Participant List for 46th NY Masters:

1. GM Leonid Yudasin
2. GM Alex Stripunsky
3. IM Greg Shahade
4. IM Jay Bonin
5. NM Evgeny Margulis
6. IM Justin Sarkar
7. NM Rafal Furdzik
8. FM Boris Privman
9. NM Alex Lendermann
10. Qualifier – Jonathan Corbblah
11. Filler – Robert Hess


1st - $310
2nd - $120
3rd - $60
U2400 - $50



1. Yudasin – Sarkar 1-0
2. Furdzik – Stripunsky 0-1
3. G.Shahade – Privman 0-1
4. Lenderman – Bonin SEE BELOW!
5. Margulis – Corbblah 1-0

There was one upset this round and unfortunately for me, it involved me. I had a clear advantage against Privman and tried to finish things off, however Privman played quite a few fine defensive moves in a row.

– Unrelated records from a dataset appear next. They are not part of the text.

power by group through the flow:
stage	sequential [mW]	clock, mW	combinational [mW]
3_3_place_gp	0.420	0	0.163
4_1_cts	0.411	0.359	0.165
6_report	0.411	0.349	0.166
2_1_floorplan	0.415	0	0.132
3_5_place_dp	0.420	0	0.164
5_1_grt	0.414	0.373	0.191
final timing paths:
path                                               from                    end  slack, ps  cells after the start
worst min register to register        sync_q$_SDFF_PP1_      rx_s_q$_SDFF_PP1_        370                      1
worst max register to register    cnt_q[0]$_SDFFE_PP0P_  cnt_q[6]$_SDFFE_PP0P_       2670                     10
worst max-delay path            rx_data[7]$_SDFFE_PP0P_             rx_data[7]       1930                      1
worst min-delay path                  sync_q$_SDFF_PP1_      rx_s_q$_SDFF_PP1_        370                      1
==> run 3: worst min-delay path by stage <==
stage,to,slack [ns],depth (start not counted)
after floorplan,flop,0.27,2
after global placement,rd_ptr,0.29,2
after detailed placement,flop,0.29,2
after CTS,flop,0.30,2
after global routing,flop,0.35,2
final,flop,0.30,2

Just when I could have been content to draw, I pushed really hard to win the game, however Privman’s accurate defense continued and my side pawns were no match for his powerful central pawns in the endgame.

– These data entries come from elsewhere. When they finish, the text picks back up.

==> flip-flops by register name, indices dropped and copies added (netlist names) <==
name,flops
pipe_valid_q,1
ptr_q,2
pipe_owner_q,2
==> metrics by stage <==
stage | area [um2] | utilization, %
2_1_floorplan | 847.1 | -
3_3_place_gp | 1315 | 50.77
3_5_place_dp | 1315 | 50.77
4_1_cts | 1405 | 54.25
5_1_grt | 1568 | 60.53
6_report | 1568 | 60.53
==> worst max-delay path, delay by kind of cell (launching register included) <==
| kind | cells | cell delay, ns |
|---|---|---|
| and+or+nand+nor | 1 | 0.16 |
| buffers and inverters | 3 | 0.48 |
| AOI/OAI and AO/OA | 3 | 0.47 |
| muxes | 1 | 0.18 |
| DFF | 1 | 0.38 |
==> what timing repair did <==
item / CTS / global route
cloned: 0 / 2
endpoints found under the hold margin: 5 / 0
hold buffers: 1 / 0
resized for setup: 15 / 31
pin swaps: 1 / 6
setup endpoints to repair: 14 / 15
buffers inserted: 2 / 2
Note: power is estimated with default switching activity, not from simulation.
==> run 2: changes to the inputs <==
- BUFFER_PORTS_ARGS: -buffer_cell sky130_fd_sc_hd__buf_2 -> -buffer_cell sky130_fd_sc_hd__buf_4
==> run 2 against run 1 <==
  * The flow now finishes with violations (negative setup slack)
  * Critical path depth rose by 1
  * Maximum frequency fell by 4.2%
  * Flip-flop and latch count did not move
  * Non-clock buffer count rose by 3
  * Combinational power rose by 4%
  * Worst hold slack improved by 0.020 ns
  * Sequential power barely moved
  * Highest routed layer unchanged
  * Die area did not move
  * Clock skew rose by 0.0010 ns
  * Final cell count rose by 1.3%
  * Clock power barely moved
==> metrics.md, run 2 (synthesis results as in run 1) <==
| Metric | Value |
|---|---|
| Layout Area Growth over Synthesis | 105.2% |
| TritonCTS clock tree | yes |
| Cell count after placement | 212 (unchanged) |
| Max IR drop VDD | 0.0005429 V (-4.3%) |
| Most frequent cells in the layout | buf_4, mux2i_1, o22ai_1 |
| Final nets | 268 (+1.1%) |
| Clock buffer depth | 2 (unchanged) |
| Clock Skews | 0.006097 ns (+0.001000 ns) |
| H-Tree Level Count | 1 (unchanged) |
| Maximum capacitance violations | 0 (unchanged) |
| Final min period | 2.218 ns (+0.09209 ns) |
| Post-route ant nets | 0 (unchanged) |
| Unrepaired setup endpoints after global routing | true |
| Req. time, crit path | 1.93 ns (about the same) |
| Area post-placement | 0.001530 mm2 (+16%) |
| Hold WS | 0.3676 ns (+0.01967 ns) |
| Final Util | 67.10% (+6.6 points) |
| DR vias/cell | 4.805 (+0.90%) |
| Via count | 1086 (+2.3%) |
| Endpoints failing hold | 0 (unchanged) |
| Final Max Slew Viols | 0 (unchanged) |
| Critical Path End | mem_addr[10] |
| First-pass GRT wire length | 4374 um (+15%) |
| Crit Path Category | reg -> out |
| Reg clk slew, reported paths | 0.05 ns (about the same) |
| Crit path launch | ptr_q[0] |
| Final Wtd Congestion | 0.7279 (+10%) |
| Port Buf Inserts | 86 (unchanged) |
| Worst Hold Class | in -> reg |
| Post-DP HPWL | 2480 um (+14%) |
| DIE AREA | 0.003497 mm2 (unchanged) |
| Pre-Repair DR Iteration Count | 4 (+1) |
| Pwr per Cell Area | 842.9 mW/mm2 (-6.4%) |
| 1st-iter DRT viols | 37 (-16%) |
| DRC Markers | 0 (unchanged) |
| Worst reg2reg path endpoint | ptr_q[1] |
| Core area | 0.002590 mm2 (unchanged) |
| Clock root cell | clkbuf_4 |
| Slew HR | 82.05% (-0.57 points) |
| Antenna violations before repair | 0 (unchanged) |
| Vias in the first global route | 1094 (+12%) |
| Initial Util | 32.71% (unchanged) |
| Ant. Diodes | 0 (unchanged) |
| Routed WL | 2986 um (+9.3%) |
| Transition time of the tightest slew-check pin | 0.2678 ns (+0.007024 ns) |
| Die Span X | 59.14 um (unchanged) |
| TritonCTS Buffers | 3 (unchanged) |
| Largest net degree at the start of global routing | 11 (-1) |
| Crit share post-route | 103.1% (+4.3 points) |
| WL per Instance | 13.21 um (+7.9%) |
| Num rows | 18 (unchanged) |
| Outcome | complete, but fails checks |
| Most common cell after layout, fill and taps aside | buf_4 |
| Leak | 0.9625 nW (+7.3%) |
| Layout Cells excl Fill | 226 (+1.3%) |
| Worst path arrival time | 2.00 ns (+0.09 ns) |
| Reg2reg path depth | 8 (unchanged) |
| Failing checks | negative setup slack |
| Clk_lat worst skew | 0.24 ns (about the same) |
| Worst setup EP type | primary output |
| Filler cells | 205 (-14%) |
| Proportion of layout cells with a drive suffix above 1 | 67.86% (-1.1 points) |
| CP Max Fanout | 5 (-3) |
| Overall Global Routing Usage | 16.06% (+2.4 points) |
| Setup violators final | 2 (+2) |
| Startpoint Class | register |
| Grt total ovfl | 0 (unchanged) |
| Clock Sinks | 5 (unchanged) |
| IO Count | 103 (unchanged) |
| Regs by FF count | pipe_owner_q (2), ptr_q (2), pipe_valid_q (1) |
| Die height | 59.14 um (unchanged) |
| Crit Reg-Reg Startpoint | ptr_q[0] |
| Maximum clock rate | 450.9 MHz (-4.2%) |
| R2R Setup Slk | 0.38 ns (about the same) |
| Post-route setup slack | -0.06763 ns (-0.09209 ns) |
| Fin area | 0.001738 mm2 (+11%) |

We decided to show off the talented youth in Round 1, in 12 year old Alex Lenderman. How would he fare against the veteran, Jay Bonin?

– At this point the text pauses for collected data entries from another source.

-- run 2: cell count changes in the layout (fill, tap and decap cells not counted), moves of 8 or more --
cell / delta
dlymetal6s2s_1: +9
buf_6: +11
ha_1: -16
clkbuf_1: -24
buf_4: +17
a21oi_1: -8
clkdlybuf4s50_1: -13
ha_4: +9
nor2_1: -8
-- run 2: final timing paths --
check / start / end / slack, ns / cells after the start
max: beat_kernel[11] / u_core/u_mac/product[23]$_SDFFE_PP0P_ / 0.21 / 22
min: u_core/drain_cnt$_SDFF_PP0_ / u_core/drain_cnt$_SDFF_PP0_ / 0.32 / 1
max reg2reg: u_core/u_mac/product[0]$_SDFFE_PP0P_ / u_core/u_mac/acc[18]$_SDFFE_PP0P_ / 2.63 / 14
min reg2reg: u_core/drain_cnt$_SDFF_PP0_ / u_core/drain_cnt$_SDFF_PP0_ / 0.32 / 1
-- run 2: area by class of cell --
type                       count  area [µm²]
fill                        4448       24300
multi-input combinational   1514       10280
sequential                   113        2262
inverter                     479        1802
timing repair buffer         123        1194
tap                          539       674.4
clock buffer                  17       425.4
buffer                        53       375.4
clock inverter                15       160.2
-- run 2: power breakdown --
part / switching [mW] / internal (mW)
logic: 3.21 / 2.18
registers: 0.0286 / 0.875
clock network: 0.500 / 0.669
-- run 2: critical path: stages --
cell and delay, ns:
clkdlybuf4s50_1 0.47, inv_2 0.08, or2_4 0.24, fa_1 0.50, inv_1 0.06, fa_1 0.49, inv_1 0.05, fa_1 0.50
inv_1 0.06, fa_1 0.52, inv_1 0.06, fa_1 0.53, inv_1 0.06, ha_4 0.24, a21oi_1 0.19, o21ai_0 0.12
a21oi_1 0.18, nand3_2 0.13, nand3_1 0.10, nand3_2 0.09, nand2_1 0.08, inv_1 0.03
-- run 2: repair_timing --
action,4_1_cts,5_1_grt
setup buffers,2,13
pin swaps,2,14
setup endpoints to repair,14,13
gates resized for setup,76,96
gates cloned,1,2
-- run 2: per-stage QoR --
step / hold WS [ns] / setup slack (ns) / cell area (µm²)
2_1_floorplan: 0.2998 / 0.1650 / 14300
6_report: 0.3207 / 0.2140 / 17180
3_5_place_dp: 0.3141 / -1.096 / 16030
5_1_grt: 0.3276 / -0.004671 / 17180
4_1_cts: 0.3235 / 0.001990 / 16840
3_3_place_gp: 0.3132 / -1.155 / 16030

(1) Lenderman,A (2206) - Bonin,J (2415) [B12]
46th New York Masters New York (1), 04.03.2003

1.e4 c6 2.d4 d6 3.Nf3 Bg4 4.Nc3 a6 5.h3 Bh5 6.a4 Nd7 7.Be2


This line seems so funny to me. Jay plays …Bh5 in response to h3, and then captures on f3 as soon as the bishop moves to e2. His idea is that the bishop on f3, is on a very bad spot and white will have to lose time placing the bishop on a more active post.

8.Bxf3 e5 9.dxe5 dxe5 10.0-0 a5 11.Be3 Bc5 12.Bxc5 Nxc5 13.Qe2 Nf6 14.Rfd1 Qe7 15.Qe3 0-0 16.Rd2 Rfd8 17.Rad1 b6 18.b3 h6 19.Ne2 Rxd2 20.Rxd2

Bonin’s idea seems to have reared it’s head. The bishop on f3 looks really unhappy.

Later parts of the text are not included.